[HOW TO COMPLETE THIS TASK]
Lines from the listing that hold the string "import" are what you should return.

EXERCISE DATA Block Start

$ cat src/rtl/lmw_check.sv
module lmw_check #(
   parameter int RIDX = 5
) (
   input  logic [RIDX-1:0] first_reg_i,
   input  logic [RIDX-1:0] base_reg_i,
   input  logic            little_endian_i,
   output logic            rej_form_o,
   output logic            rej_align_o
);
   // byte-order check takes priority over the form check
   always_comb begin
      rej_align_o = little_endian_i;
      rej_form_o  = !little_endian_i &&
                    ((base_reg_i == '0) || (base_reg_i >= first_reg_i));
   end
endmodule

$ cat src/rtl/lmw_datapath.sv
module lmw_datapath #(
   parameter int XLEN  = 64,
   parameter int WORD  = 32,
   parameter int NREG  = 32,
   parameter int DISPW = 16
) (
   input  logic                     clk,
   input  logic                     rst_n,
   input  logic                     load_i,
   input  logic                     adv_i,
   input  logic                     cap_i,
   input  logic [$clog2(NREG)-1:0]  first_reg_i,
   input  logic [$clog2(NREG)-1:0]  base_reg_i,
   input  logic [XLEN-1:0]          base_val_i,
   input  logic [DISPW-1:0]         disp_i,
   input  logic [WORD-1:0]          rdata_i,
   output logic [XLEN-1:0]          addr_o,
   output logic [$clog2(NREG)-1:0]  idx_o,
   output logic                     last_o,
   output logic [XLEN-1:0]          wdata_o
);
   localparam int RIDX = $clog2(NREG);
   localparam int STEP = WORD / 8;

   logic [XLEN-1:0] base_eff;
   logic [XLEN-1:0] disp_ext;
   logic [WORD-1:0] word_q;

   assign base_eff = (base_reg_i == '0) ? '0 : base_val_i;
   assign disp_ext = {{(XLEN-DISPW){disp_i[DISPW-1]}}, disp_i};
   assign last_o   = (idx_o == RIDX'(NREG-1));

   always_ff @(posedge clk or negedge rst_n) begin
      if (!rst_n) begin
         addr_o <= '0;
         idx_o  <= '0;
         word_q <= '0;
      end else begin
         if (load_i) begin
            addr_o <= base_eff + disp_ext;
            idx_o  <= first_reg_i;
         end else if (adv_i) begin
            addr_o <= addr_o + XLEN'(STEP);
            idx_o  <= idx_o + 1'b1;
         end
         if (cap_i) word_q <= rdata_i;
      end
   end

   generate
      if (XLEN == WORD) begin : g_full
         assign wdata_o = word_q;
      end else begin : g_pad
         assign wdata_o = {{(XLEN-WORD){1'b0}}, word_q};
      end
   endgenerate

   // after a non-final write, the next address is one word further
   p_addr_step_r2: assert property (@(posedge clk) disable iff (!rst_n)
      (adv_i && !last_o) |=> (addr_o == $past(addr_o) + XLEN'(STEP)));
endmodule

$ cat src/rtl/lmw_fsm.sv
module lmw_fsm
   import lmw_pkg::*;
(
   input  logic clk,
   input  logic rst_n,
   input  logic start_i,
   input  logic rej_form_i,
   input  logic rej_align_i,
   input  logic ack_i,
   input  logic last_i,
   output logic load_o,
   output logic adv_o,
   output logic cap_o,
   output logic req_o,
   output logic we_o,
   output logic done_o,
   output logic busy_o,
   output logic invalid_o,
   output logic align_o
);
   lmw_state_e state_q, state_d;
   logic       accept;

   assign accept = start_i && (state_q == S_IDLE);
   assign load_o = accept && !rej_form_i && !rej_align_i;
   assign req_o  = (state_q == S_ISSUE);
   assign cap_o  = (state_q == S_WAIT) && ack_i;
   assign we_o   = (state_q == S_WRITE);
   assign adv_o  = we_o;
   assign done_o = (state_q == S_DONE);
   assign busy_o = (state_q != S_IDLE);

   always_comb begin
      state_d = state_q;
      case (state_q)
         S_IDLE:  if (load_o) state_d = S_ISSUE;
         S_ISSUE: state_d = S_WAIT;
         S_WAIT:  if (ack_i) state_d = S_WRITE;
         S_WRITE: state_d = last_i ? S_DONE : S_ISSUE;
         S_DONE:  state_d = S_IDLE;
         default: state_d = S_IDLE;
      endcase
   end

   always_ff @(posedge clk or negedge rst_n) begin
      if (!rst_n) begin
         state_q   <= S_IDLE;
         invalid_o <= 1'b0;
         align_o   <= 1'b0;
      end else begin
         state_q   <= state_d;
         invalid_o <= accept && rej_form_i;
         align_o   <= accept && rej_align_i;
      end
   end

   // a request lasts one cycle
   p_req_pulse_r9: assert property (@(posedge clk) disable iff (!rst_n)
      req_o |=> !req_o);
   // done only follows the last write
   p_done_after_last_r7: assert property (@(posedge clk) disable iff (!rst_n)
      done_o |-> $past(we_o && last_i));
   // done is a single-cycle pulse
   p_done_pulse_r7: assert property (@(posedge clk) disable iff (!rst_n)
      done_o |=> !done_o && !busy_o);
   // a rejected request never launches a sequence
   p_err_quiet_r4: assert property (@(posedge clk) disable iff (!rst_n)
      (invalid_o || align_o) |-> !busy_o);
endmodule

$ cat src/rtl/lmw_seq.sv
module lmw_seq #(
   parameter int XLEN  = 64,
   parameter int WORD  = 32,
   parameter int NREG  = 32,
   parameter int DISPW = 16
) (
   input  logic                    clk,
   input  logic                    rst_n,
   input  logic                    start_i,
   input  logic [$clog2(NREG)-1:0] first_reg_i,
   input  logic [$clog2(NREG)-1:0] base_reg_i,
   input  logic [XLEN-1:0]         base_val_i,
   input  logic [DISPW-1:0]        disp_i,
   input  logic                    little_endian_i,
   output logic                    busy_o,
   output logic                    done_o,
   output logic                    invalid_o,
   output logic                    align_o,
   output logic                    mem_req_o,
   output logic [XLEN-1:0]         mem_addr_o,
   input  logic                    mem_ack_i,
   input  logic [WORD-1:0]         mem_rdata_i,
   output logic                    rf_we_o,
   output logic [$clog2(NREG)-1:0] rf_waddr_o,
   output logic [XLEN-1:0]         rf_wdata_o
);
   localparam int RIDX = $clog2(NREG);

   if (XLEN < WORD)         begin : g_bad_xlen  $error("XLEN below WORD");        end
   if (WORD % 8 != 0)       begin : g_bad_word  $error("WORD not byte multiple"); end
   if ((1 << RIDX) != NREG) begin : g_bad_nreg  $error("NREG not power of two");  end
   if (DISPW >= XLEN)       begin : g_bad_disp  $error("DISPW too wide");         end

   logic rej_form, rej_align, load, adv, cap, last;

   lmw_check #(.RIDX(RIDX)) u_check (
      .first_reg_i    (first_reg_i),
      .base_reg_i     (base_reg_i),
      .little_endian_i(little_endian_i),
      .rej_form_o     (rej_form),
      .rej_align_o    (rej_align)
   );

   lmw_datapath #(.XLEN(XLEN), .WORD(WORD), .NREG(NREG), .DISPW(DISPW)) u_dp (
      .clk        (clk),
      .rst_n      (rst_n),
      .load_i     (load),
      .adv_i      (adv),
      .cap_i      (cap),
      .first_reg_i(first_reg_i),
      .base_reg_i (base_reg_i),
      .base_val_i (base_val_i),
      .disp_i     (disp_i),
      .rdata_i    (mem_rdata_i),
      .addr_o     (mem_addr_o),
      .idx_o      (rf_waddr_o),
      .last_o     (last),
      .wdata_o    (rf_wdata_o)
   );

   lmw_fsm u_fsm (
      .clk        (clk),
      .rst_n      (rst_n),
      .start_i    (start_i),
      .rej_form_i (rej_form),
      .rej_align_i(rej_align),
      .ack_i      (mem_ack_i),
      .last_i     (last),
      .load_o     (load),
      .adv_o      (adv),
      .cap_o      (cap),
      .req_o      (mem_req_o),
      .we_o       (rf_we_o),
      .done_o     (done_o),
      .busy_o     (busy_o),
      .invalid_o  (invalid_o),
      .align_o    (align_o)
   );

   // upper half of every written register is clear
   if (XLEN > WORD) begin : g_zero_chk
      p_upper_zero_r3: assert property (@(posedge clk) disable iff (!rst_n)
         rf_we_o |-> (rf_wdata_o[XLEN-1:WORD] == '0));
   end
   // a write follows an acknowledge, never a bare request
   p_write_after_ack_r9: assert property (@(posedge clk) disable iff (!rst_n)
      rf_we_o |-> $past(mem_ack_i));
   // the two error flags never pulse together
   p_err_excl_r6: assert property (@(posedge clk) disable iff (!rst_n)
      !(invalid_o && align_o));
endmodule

EXERCISE DATA Block End
EXERCISE DATA Block Start

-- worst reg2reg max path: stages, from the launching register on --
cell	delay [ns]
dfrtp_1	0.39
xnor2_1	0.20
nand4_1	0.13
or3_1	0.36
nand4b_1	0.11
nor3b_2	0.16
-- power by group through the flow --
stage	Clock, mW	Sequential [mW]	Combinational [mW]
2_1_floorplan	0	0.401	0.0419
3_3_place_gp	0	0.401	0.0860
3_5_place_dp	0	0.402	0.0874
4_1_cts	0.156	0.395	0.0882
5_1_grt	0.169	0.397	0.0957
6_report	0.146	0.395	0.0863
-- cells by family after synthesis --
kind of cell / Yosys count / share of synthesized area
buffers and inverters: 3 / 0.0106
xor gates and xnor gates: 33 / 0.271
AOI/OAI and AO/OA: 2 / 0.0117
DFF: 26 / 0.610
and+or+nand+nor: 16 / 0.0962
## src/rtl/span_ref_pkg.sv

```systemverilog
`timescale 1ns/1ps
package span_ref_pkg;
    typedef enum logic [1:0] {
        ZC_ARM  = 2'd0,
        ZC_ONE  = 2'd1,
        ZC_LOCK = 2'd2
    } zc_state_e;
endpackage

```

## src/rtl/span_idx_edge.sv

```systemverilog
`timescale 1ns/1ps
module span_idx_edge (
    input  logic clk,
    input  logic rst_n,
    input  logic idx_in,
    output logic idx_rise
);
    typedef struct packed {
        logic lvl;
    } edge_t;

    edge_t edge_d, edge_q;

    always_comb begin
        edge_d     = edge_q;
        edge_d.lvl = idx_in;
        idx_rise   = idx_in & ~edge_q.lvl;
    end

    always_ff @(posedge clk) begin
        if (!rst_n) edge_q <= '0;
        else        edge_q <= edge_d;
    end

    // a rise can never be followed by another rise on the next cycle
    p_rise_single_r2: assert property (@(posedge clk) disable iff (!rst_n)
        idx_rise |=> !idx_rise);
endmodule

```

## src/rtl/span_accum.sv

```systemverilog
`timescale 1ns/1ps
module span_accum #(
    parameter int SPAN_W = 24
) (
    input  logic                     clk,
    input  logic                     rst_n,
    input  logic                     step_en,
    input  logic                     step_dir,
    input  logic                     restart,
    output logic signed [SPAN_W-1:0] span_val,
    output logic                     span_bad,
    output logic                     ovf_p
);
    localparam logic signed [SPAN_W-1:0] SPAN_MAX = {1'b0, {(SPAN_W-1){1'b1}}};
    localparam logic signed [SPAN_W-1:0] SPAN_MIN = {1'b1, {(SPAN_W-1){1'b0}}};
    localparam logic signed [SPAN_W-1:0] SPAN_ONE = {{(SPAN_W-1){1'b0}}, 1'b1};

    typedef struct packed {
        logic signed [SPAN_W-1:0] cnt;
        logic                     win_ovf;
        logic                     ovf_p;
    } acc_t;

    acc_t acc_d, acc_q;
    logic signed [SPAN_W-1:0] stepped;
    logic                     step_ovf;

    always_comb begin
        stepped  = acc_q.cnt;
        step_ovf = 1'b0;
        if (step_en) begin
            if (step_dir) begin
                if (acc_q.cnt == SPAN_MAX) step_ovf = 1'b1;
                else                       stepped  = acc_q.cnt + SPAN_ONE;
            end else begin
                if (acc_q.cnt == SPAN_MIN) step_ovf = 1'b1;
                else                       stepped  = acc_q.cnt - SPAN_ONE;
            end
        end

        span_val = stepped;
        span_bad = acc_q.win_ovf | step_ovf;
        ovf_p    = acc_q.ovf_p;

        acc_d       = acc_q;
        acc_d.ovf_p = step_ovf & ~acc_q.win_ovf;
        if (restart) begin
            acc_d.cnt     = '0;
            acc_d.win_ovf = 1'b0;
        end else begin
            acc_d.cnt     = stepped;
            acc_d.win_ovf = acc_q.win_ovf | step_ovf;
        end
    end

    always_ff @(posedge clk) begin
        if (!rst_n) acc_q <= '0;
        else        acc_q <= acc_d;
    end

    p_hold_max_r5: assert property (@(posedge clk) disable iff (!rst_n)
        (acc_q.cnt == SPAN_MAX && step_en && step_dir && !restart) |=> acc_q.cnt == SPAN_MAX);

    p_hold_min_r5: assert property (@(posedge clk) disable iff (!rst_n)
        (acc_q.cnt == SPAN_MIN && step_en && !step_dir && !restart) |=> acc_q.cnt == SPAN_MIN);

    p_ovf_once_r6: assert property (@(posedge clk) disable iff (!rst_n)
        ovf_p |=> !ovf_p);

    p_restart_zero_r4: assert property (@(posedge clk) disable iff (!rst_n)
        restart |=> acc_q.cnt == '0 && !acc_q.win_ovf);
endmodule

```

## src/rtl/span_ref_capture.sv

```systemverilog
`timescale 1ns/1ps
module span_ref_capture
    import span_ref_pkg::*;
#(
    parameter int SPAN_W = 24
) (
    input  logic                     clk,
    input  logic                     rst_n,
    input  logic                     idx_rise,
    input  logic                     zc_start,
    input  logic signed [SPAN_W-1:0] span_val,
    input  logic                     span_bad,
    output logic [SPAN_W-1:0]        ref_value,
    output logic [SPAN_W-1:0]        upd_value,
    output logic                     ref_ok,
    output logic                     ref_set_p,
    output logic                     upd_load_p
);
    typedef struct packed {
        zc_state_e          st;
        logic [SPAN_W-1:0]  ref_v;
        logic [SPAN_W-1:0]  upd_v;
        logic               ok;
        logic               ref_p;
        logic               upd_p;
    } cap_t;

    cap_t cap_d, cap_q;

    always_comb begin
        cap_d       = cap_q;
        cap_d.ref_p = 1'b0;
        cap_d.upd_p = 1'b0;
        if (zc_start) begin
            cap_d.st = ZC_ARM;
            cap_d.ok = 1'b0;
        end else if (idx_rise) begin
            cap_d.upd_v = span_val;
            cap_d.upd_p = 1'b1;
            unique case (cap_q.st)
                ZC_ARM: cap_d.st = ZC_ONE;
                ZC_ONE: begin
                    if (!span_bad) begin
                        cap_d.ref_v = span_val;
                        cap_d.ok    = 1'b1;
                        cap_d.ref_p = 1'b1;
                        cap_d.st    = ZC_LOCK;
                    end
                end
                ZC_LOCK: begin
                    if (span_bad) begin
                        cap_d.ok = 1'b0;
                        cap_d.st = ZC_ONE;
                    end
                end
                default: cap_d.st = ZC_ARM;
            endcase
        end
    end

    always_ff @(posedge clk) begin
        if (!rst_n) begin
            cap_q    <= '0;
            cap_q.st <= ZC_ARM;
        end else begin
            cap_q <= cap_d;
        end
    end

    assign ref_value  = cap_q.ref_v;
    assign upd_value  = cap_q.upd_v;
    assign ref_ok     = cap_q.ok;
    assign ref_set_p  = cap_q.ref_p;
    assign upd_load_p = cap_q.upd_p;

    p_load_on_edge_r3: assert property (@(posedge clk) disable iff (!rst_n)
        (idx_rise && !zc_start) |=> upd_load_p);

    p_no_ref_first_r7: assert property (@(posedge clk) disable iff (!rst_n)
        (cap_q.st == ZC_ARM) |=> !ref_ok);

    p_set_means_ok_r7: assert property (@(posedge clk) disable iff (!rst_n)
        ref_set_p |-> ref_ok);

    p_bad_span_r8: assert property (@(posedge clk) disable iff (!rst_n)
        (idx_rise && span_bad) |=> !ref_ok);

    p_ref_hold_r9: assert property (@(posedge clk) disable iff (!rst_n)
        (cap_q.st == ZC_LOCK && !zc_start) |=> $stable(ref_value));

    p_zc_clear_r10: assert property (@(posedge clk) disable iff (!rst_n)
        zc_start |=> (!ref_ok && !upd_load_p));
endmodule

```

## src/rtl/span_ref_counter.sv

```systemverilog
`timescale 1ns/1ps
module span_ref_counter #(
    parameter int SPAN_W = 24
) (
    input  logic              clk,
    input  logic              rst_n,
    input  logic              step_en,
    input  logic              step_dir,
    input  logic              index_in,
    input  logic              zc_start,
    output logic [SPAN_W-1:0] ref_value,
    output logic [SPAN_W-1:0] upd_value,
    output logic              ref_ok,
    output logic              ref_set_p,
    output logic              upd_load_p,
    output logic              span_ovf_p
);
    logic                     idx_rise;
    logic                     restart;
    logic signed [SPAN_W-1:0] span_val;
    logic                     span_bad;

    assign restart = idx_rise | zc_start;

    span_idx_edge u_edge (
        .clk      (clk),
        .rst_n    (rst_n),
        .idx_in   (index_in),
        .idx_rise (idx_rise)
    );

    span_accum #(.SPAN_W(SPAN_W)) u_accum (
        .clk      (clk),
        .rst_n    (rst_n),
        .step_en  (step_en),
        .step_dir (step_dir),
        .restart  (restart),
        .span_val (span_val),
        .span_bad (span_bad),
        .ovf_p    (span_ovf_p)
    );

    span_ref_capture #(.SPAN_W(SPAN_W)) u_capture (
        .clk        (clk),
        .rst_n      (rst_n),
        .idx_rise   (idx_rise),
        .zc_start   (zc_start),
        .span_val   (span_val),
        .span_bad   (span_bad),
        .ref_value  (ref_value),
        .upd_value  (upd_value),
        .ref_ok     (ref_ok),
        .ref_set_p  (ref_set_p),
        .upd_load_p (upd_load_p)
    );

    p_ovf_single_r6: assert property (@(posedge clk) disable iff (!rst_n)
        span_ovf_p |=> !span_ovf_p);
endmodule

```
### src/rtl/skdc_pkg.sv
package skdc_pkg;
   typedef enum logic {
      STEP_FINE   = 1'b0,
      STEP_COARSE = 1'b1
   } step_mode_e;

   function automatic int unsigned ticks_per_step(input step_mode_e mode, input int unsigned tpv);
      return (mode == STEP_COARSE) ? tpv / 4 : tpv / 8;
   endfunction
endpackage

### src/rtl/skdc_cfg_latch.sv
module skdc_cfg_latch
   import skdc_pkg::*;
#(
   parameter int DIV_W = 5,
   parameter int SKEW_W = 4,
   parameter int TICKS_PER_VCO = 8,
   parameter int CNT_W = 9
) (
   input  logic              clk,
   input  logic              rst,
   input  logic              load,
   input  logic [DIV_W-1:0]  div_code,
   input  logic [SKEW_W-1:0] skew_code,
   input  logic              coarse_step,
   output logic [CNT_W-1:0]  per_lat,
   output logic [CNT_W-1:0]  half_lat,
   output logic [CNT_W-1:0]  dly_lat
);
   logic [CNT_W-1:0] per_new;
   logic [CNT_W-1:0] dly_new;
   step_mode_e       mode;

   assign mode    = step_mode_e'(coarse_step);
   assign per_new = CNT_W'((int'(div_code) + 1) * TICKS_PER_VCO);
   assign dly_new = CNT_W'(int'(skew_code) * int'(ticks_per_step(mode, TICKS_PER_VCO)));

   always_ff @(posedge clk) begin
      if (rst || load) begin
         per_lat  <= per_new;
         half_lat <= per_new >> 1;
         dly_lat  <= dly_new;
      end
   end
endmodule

EXERCISE DATA Block End

[REPLY]
   import lmw_pkg::*;
    import span_ref_pkg::*;
   import skdc_pkg::*;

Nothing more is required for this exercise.